Arrestato nel 1980 dopo vicissitudini fisiche e psicologiche di cui in tarda età ha pagato il conto, gli piombano addosso le accuse più paradossali, finanche lo spionaggio internazionale. Completamente libero nel 1990 dopo 3618 giorni di detenzione preventiva, quindici anni di sospensione cautelare dall’insegnamento e dallo stipendio, giustificata da un decreto in cui si legge la “destituzione di diritto” dal ruolo di insegnante. Ha resistito al carcere, alle offese, alle calunnie, al perbenismo di una giurisdizione che non si limita ad esercitare il diritto quando si trova di fronte il “male assoluto” e diventa amorale, disumana.
 Paolo Signorelli in carcere, da innocente si è visto privato finanche dell’assistenza medica domiciliare; il tutto è accaduto nel silenzio più fastidioso di quella sinistra penosa, vociante finché ci sono diritti umani comodi da difendere, assente se quegli stessi diritti devono essere riconosciuti ad un fascista. I radicali soltanto oltre al suo mondo umano e politico e a singole personalità pubbliche si sono interessate al caso Signorelli; per il resto, per la politica come per la stampa le assoluzioni che cominciano nel tempo a sovrapporsi non sono mai servite a ridare il giusto valore ad un uomo processato per le sue idee, per la sua intelligenza, per la sua capacità a non piegarsi né allo stato né alla giustizia né al partito.
Uomini come Paolo Signorelli non escono mai dal carcere, rimangono segregati ai margini della buona società, marchiati a fuoco, come si fa con le bestie; frequentati il più delle volte dal mondo giovanile e non per ostentare ribellione, evitati frequentemente per aver salva l’onorabilità quando è richiesto il sostegno concreto, addirittura allontanati dai tavoli legittimati a parlare all’occorrenza.

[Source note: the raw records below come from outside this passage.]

[config.mk]
export PLATFORM = sky130hd
export DESIGN_NAME = tristate_bus_arbiter_flat
export DESIGN_NICKNAME = d
export VERILOG_FILES = /design/src/rtl/tristate_bus_arbiter_if.sv /design/src/rtl/tristate_bus_arbiter.sv /design/src/flat_wrapper.sv
export SDC_FILE = /design/constraint.sdc
export NUM_CORES = 1
export LEC_CHECK = 0
export BUFFER_PORTS_ARGS = -buffer_cell sky130_fd_sc_hd__buf_2
export CAP_MARGIN = 20
export CORE_ASPECT_RATIO = 0.6
export CORE_MARGIN = 4
export CORE_UTILIZATION = 35
export DETAILED_ROUTE_END_ITERATION = 7
export PLACE_DENSITY_LB_ADDON = 0.12
export SKIP_CTS_REPAIR_TIMING = 1
export SLEW_MARGIN = 0
export SYNTH_ARGS = -nofsm -noshare
export SYNTH_HDL_FRONTEND = slang
export SYNTH_SLANG_ARGS = --single-unit
[constraint.sdc]
create_clock -name clk -period 1.9 [get_ports clk]
set_input_delay 0.285 -clock clk [delete_from_list [all_inputs] [get_ports clk]]
set_output_delay 0.285 -clock clk [all_outputs]
set_load 0.05 [all_outputs]
[src/rtl/tristate_bus_arbiter_if.sv]
`default_nettype none
// ============================================================================
//  Module      : tristate_bus_arbiter_if
//  Description : Request/grant bundle between the requesting agents and the
//                tristate bus arbiter. The master modport is the arbiter side,
//                the slave modport is the agent / driver-row side.
//  Revision    : 1.0 - initial release
// ============================================================================
interface tristate_bus_arbiter_if #(
  parameter int N_REQ = 4
);
  localparam int c_owner_w = (N_REQ > 2) ? $clog2(N_REQ) : 1;

  logic [N_REQ-1:0]     req;
  logic [N_REQ-1:0]     grant;
  logic [N_REQ-1:0]     drv_en_n;
  logic [c_owner_w-1:0] owner;
  logic                 bus_idle;
  logic                 preempt;

  modport master (
    input  req,
    output grant,
    output drv_en_n,
    output owner,
    output bus_idle,
    output preempt
  );

  modport slave (
    output req,
    input  grant,
    input  drv_en_n,
    input  owner,
    input  bus_idle,
    input  preempt
  );
endinterface
`default_nettype wire

[src/rtl/tristate_bus_arbiter.sv]
`default_nettype none
// ============================================================================
//  Module      : tristate_bus_arbiter
//  Description : Round-robin sequencer for a shared tristate bus. Drives the
//                active-low notif0 enables so at most one driver leaves Z, and
//                inserts TURNAROUND all-Z cycles between successive owners.
//                Optional hold-limit preemption is compiled in with the macro
//                TBA_PREEMPT_EN (default build: no preemption, preempt = 0).
//  Revision    : 1.0 - initial release
// ============================================================================
module tristate_bus_arbiter #(
  parameter int N_REQ      = 4,
  parameter int TURNAROUND = 1,
  parameter int HOLD_MAX   = 8
) (
  input  wire logic              clk,
  input  wire logic              rst_n,
  tristate_bus_arbiter_if.master bus
);

  localparam int                   c_owner_w   = (N_REQ > 2) ? $clog2(N_REQ) : 1;
  localparam logic [3:0]           c_turn_last = 4'(TURNAROUND - 1);
  localparam logic [N_REQ-1:0]     c_one       = N_REQ'(1);
  localparam logic [c_owner_w-1:0] c_last_rst  = c_owner_w'(N_REQ - 1);
`ifdef TBA_PREEMPT_EN
  localparam logic [7:0]           c_hold_last = 8'(HOLD_MAX - 1);
`endif

  // Elaboration-time guard on the legal parameter ranges
  if (N_REQ < 2 || N_REQ > 16) begin : g_bad_n_req
    $error("tristate_bus_arbiter: N_REQ out of range 2..16");
  end
  if (TURNAROUND < 1 || TURNAROUND > 15) begin : g_bad_turnaround
    $error("tristate_bus_arbiter: TURNAROUND out of range 1..15");
  end
  if (HOLD_MAX < 1 || HOLD_MAX > 255) begin : g_bad_hold_max
    $error("tristate_bus_arbiter: HOLD_MAX out of range 1..255");
  end

  typedef enum logic [1:0] {
    ST_IDLE = 2'd0,
    ST_OWN  = 2'd1,
    ST_TURN = 2'd2
  } state_t;

  state_t               r_state;
  logic [N_REQ-1:0]     r_grant;
  logic [c_owner_w-1:0] r_owner;
  logic [c_owner_w-1:0] r_last;
  logic [3:0]           r_turn_cnt;
  logic [7:0]           r_hold_cnt;
`ifdef TBA_PREEMPT_EN
  logic                 r_preempt;
  logic                 w_hold_hit;
`endif

  logic                 w_any_req;
  logic                 w_own_req;
  logic [c_owner_w-1:0] w_winner;
  logic [c_owner_w-1:0] w_sel;
  int                   w_idx;

  assign w_any_req = |bus.req;
  // The grant vector is one-hot, so masking req with it isolates req[owner]
  assign w_own_req = |(bus.req & r_grant);
`ifdef TBA_PREEMPT_EN
  assign w_hold_hit = (r_hold_cnt == c_hold_last);
`endif

  // Round-robin pick: scan downward so the index nearest last+1 wins
  always_comb begin
    w_winner = r_last;
    w_idx    = 0;
    w_sel    = '0;
    for (int i = N_REQ; i >= 1; i--) begin
      w_idx = (int'(r_last) + i) % N_REQ;
      w_sel = c_owner_w'(w_idx);
      if (bus.req[w_sel]) w_winner = w_sel;
    end
  end

  // Bus ownership FSM with registered grant/owner/preempt
  always_ff @(posedge clk or negedge rst_n) begin
    if (!rst_n) begin
      r_state    <= ST_IDLE;
      r_grant    <= '0;
      r_owner    <= '0;
      r_last     <= c_last_rst;
      r_turn_cnt <= '0;
      r_hold_cnt <= '0;
`ifdef TBA_PREEMPT_EN
      r_preempt  <= 1'b0;
`endif
    end else begin
`ifdef TBA_PREEMPT_EN
      r_preempt <= 1'b0;
`endif
      case (r_state)
        ST_IDLE: begin
          if (w_any_req) begin
            r_state    <= ST_OWN;
            r_grant    <= c_one << w_winner;
            r_owner    <= w_winner;
            r_last     <= w_winner;
            r_hold_cnt <= '0;
          end
        end
        ST_OWN: begin
          if (!w_own_req) begin
            r_state    <= ST_TURN;
            r_grant    <= '0;
            r_owner    <= '0;
            r_turn_cnt <= '0;
`ifdef TBA_PREEMPT_EN
          // A release on the hold-limit edge wins over preemption
          end else if (w_hold_hit) begin
            r_state    <= ST_TURN;
            r_grant    <= '0;
            r_owner    <= '0;
            r_turn_cnt <= '0;
            r_preempt  <= 1'b1;
`endif
          end else if (r_hold_cnt != 8'hFF) begin
            r_hold_cnt <= r_hold_cnt + 8'd1;
          end
        end
        ST_TURN: begin
          // Only the final turnaround cycle's request sample is arbitrated
          if (r_turn_cnt == c_turn_last) begin
            if (w_any_req) begin
              r_state    <= ST_OWN;
              r_grant    <= c_one << w_winner;
              r_owner    <= w_winner;
              r_last     <= w_winner;
              r_hold_cnt <= '0;
            end else begin
              r_state    <= ST_IDLE;
            end
          end else begin
            r_turn_cnt <= r_turn_cnt + 4'd1;
          end
        end
        default: begin
          r_state <= ST_IDLE;
          r_grant <= '0;
          r_owner <= '0;
        end
      endcase
    end
  end

  assign bus.grant    = r_grant;
  assign bus.drv_en_n = ~r_grant;
  assign bus.owner    = r_owner;
  assign bus.bus_idle = (r_state != ST_OWN);
`ifdef TBA_PREEMPT_EN
  assign bus.preempt  = r_preempt;
`else
  assign bus.preempt  = 1'b0;
`endif

endmodule
`default_nettype wire

[src/flat_wrapper.sv]
// flat-port wrapper written by rule: the top's interface ports become plain ports
module tristate_bus_arbiter_flat 
#(
  parameter int N_REQ      = 4,
  parameter int TURNAROUND = 1,
  parameter int HOLD_MAX   = 8
)
  (clk, rst_n, bus_req, bus_grant, bus_drv_en_n, bus_owner, bus_bus_idle, bus_preempt);
  tristate_bus_arbiter_if #(.N_REQ(N_REQ)) bus_i ();
  input  wire logic clk;
  input  wire logic rst_n;
  input wire logic [$bits(bus_i.req)-1:0] bus_req;
  output wire logic [$bits(bus_i.grant)-1:0] bus_grant;
  output wire logic [$bits(bus_i.drv_en_n)-1:0] bus_drv_en_n;
  output wire logic [$bits(bus_i.owner)-1:0] bus_owner;
  output wire logic [$bits(bus_i.bus_idle)-1:0] bus_bus_idle;
  output wire logic [$bits(bus_i.preempt)-1:0] bus_preempt;
  assign bus_i.req = bus_req;
  assign bus_grant = bus_i.grant;
  assign bus_drv_en_n = bus_i.drv_en_n;
  assign bus_owner = bus_i.owner;
  assign bus_bus_idle = bus_i.bus_idle;
  assign bus_preempt = bus_i.preempt;
  tristate_bus_arbiter #(.N_REQ(N_REQ), .TURNAROUND(TURNAROUND), .HOLD_MAX(HOLD_MAX)) u_core (.clk(clk), .rst_n(rst_n), .bus(bus_i));
endmodule
==> run summary, run 1 <==
Outcome: completed
Clk_skew: 0.00261 ns
CTS Sinks: 14
Main synth FF type: dfrtp_1
Worst Setup Start Kind: flip-flop
Post-synth ARST share: 1.00
Post-synthesis cell area: 769 µm²
CTS tree: built
Initial DRC Count: 24
Die X: 68.5 µm
Cell area after layout: 953 µm²
Critical Path End Type: flip-flop
# diodes: 0
Fillcell total: 190
Final setup TNS: 0 ns
Flop-to-flop setup slack: 0.11 ns
#FFs+latches synth: 14
Antenna violations before repair: 0
Largest net degree at the start of global routing: 15
WS Path Type: flip-flop to flip-flop
WL/cell: 12.2 µm
Syn avg cell area: 9.62 µm²
Clk pin slew, worst setup/hold paths: 0.06 ns
Worst-margin pin slew: 0.509 ns
Layout cells sized above 1: 0.297
Port bufs: 16
Row cnt: 12
Routed WL: 1570 µm
Top fanout value on the critical path: 6
Routed vias/inst: 4.89
Final Hold Vio Count: 0
P_leak: 0.456 nW
Fmax: 560 MHz
Placed Area: 873 µm²
Layout Nets: 110
CP Data Required Time: 2.05 ns
Drt first pass iters: 4
Rel. slew slack: 0.660
Power Density: 1890 nW/µm²
Launching point of the worst reg2reg path: u_core.r_turn_cnt[0]
Slew Limit Fails: 0
Tcrit/Tclk final: 0.940
GR Overflow Total: 0
RSZ-0062 raised after global routing: false
Seq/Total Area, Yosys: 0.459
First-pass GRT wire length: 2500 µm
Yosys Warn Count: 0
Area grow syn2layout: 23.9%
Total CTS buffers: 3
Routed Antenna Nets: 0
Post-layout min period: 1.79 ns
Core area: 1970 µm²
Root Driver: clkbuf_8
Commonest non-fill, non-tap cells in the layout: buf_2 (16), dfrtp_1 (12), inv_1 (10)
Chip height: 44.3 µm
Post-synth net total: 88
Vias: 631
Vias in the first global route: 517
Maxcap violations: 0
Worst min-delay path class: input port to async pin
Max IR drop VDD: 0.000892 V
Number of top-level pins: 18
Routability congestion estimate: 0.763
Initial Utilization: 0.391
Drt drc: 0
Worst-Skew Late Latency: 0.25 ns
Mapped Cells: 80
Worst-case clock buffer depth: 2
Total power draw: 1.81 mW
Commonest non-fill, non-tap cell in the layout: buf_2
Data arrival, critical path: 1.94 ns
Worst reg2reg path depth: 6
Overall routing resource usage: 0.118
Distinct cells, synth: 34
Final setup vio count: 0
DIE AREA: 3040 µm²
Post-DP HPWL: 1200 µm
Number of flops mapped to enable cells by yosys: 0
Worst r2r dst: u_core.bus.grant[1]
H-tree levels: 1
## Yosys cell counts, types with 2 or more instances
master    instances  share of area
nor2_1            5          0.024
o21ai_0           3          0.020
dfrtp_1          12           0.39
xor2_1            2          0.023
a21o_1            2          0.020
a22oi_1           3          0.029
nor2b_1           3          0.024
nand2b_1          2          0.016
nand2_1           7          0.034
inv_1            10          0.049
a21oi_1           2          0.013
ha_1              2          0.033
nand3_1           5          0.033
dfstp_2           2          0.068
## sequential cells by signal, indices dropped and copies added (netlist names)
name               cells
u_core.bus.grant       4
u_core.r_turn_cnt      4
u_core.bus.owner       2
u_core.r_last          2
u_core.r_state         2
## where the power goes
part	leakage, nW	switching [mW]	internal, mW	total [mW]
clock	0.0288	0.106	0.184	0.290
combinational	0.247	0.698	0.281	0.979
sequential	0.181	0.117	0.419	0.536
## kinds of logic (layout without fill, tap and decap cells)
logic type | Yosys count | after routing | share of synthesized area
other | 1 | 1 | 0.00487
and+or+nand+nor | 29 | 29 | 0.203
xor gates and xnor gates | 2 | 2 | 0.0228
AOI/OAI and AO/OA | 18 | 18 | 0.197
muxes | 1 | 1 | 0.0130
buffers and inverters | 13 | 34 | 0.0683
DFF | 14 | 14 | 0.459
adders and majority gates | 2 | 2 | 0.0325
## layout make-up
cell class | instances | area, µm² | share of cell area
clock buffers | 4 | 55.1 | 0.0577
inverters | 11 | 41.3 | 0.0433
multi-input cells | 53 | 364 | 0.382
flip-flops and latches | 14 | 353 | 0.370
well taps | 28 | 35.0 | 0.0367
repair buffers | 19 | 105 | 0.110
## worst max path at each step
stage,startpoint,end,slack (ns),cells past startpoint
2_1_floorplan,u_core.r_turn_cnt[0],u_core.bus.grant[1],0.19,6
3_3_place_gp,u_core.r_turn_cnt[0],u_core.bus.grant[1],0.14,6
3_5_place_dp,u_core.r_turn_cnt[0],u_core.bus.grant[1],0.08,6
4_1_cts,u_core.r_turn_cnt[0],u_core.bus.grant[1],0.05,6
5_1_grt,u_core.r_turn_cnt[0],u_core.bus.grant[1],0.004,6
6_report,u_core.r_turn_cnt[0],u_core.bus.grant[1],0.11,6
## metal layers
layer / track usage / routed length [µm] / vias up
met3: 0.0609 / 104 / 4
met2: 0.123 / 564 / 17
met1: 0.186 / 874 / 296
li1: - / - / 314
met4: 0.0474 / 24 / 0
met5: 0 / 0 / -
## worst max-delay path, stage by stage, from the launching register on
cell	delay (ns)
dfrtp_1	0.42
inv_1	0.07
ha_1	0.12
or3b_4	0.41
a211oi_4	0.33
inv_2	0.08
o32ai_2	0.25
## per-stage QoR
step	hold slack (ns)	setup WS, ns	utilization	cells
finish	0.463	0.113	0.485	129
global route	0.504	0.00370	0.485	129
CTS	-0.0776	0.0528	0.472	126
detailed placement	0.197	0.0846	0.444	122
global placement	0.201	0.140	0.444	122
floorplan	-0.0106	0.193	-	80
Note: power is estimated with default switching activity, not from simulation.
==> inputs of run 2 (changes only) <==
--- a/config.mk
+++ b/config.mk
@@ -13,3 +13,3 @@
 export DETAILED_ROUTE_END_ITERATION = 7
-export PLACE_DENSITY_LB_ADDON = 0.12
+export PLACE_DENSITY = 0.57
 export SKIP_CTS_REPAIR_TIMING = 1
==> constraint.sdc (replaced) <==
create_clock -name clk -period 1.9 [get_ports clk]
set_input_delay 0.38 -clock clk [delete_from_list [all_inputs] [get_ports clk]]
set_output_delay 0.38 -clock clk [all_outputs]
set_load 0.05 [all_outputs]
==> run 2 against run 1 <==
Effect of this change:
- combinational power shrank 0.9%
- clock power grew 2%
- core utilization shrank 0.89 points
- worst setup slack gained 0.0090 ns
- largest cell class unchanged
- largest power group unchanged
==> run summary, run 2 (synthesized netlist as in run 1, its figures left out) <==
Switching power: 932 µW (+1.1%)
Routability congestion estimate: 0.754 (-1.3%)
Drt drc: 0 (unchanged)
Final setup vio count: 0 (unchanged)
Post-DP HPWL: 1280 µm (+6.9%)
Sw Ratio: 0.517 (+0.00682)
WL/cell: 12.9 µm (+6.0%)
Launching point of the worst reg2reg path: u_core.r_turn_cnt[0]
Vias: 616 (-2.4%)
WS Path Type: flip-flop to flip-flop
Top fanout value on the critical path: 5 (-1)
Final Hold Vio Count: 0 (unchanged)
Antenna violations before repair: 0 (unchanged)
Cell area after layout: 936 µm² (-1.8%)
Power Density: 1920 nW/µm² (+1.6%)
Vias in the first global route: 525 (+1.5%)
Maxcap violations: 0 (unchanged)
Overall routing resource usage: 0.124 (+0.00641)
Chip height: 44.3 µm (unchanged)
Routed Antenna Nets: 0 (unchanged)
Tcrit/Tclk final: 0.936 (-0.00474)
Critical Path End Type: flip-flop
Max incr delay on CP: 0.42 ns (about the same)
Routed WL: 1640 µm (+4.4%)
Worst Setup Start Kind: flip-flop
Commonest non-fill, non-tap cells in the layout: buf_2 (16), dfrtp_1 (12), inv_1 (10)
Pre-CTS setup slack: 0.0759 ns (-0.00867 ns)
Sequential power share: 0.298 (about the same)
Routed vias/inst: 4.85 (-0.84%)
H-tree levels: 1 (unchanged)
Initial DRC Count: 28 (+17%)
Clk pin slew, worst setup/hold paths: 0.06 ns (about the same)
Fmax: 562 MHz (+0.51%)
CTS Sinks: 14 (unchanged)
CP Data Required Time: 2.04 ns (about the same)
Worst min-delay path class: input port to async pin
Final WS setup: 0.122 ns (+0.00900 ns)
Row cnt: 12 (unchanged)
Die X: 68.5 µm (unchanged)
Commonest non-fill, non-tap cell in the layout: buf_2
Total CTS buffers: 3 (unchanged)
Clk_skew: 0.00396 ns (+0.00135 ns)
GR Overflow Total: 0 (unchanged)
Total power draw: 1.80 mW (-0.24%)
Port bufs: 16 (unchanged)
Initial Utilization: 0.391 (unchanged)
Max IR drop VDD: 0.00114 V (+28%)
Clock share of power: 0.164 (+0.003)
Critical-path top delay cell: dfrtp_1
Number of top-level pins: 18 (unchanged)
Final setup TNS: 0 ns (unchanged)
Area grow syn2layout: 21.6%
RSZ-0062 raised after global routing: false
Worst-path cell chain: inv_1 > ha_1 > or3b_4 > a22oi_1 > nand2_1 > a22o_1
Core area: 1970 µm² (unchanged)
Outcome: completed
Data arrival, critical path: 1.92 ns (-0.02 ns)
Pint: 869 µW (-1.6%)
CTS tree: built
Combinational Power Share: 0.538 (-0.004)
Fin Hold WS: 0.0143 ns (-0.448 ns)
Slew Limit Fails: 0 (unchanged)
Worst-case clock buffer depth: 2 (unchanged)
Drt first pass iters: 4 (unchanged)
Layout Nets: 108 (-1.8%)
P_leak: 0.447 nW (-2.0%)
Placed Area: 873 µm² (unchanged)
Layout cells sized above 1: 0.293 (-0.00410)
# diodes: 0 (unchanged)
First-pass GRT wire length: 2660 µm (+6.6%)
Worst-Skew Late Latency: 0.25 ns (about the same)
Largest net degree at the start of global routing: 15 (unchanged)
Root Driver: clkbuf_8
DIE AREA: 3040 µm² (unchanged)
Post-layout min period: 1.78 ns (-0.00900 ns)
Crit path launch: u_core.r_turn_cnt[0]
## run 2: cell types whose count changed in the layout (fill, tap and decap cells not counted), sizes merged
cell         before  now
buf              18   17
dlygate4sd3       1    0
## run 2: final cells by class
| cell class | count | area [µm²] |
|---|---|---|
| Fill cell | 191 | 1030 |
| Multi-Input combinational cell | 53 | 364 |
| Sequential cell | 14 | 353 |
| Clock buffer | 4 | 55.1 |
| Tap cell | 28 | 35.0 |
| Timing Repair Buffer | 17 | 87.6 |
| Inverter | 11 | 41.3 |
## run 2: layer usage
metal  wire, µm  up-vias  track usage  share of wire
li1           -      310            -              -
met1        859      284        0.195           0.52
met2        644       17        0.140           0.39
met3        107        5       0.0533          0.065
met4         25        0       0.0474          0.015
met5          0        -            0              0
## run 2: power by group through the flow
stage,Clock [mW],Sequential [mW],Combinational (mW)
after floorplan,0,0.699,0.573
after global placement,0,0.538,0.957
after detailed placement,0,0.539,0.956
after CTS,0.304,0.534,0.961
after global routing,0.320,0.552,1.05
final,0.295,0.536,0.970
## run 2: worst max-delay path, delay by kind of cell (launching register included)
kind,cells,cell delay [ns]
fa+ha+maj,1,0.13
buf+inv,1,0.07
compound gates,2,0.48
flops,1,0.42
simple gates,2,0.56
## run 2: worst paths after layout
| check | endpoint | slack, ns | depth (start not counted) |
|---|---|---|---|
| worst min register to register | u_core.bus.owner[0] | 0.49 | 1 |
| worst max-delay path | u_core.bus.grant[0] | 0.12 | 6 |
| min in group clk | u_core.bus.owner[0] | 0.49 | 1 |
| worst min-delay path | u_core.r_turn_cnt[2] | 0.01 | 1 |
| max in group asynchronous | u_core.r_last[0] | 1.60 | 1 |
| worst max register to register | u_core.bus.grant[0] | 0.12 | 6 |
## run 2: metrics by stage
stage | instances | utilization
after global routing | 127 | 0.476
final | 127 | 0.476
after CTS | 126 | 0.472
after global placement | 122 | 0.444
after detailed placement | 122 | 0.444
after floorplan | 80 | -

Gli interessati a ciò che significa e ha significato essere Paolo Signorelli o potremmo dire Giorgio Freda o Stefano delle Chiaie o Mario Merlino o Generoso Simeone sono troppo pochi, persino per credere nell’esistenza di una comunità.
Si è spezzato solo dinanzi la morte e ricordo il suo viso stanco sorridente a fatica, quasi invisibile nel grosso letto bianco dell’ennesimo ospedale, se non fosse stato per l’azzurro intenso dei suoi occhi. Lo saluto per l’ultima volta e prima di uscire dalla stanza mi volto a guardarlo. Giustizia Giusta sul mobiletto accanto al letto, la sua famiglia con lui; alza il braccio nell’incontrare i miei occhi e mi sorride, rispondo al saluto ma il malessere di quei momenti mi impedisce di fermare la mano. - Ricordati di tenere sempre fermo il braccio- mi risponde.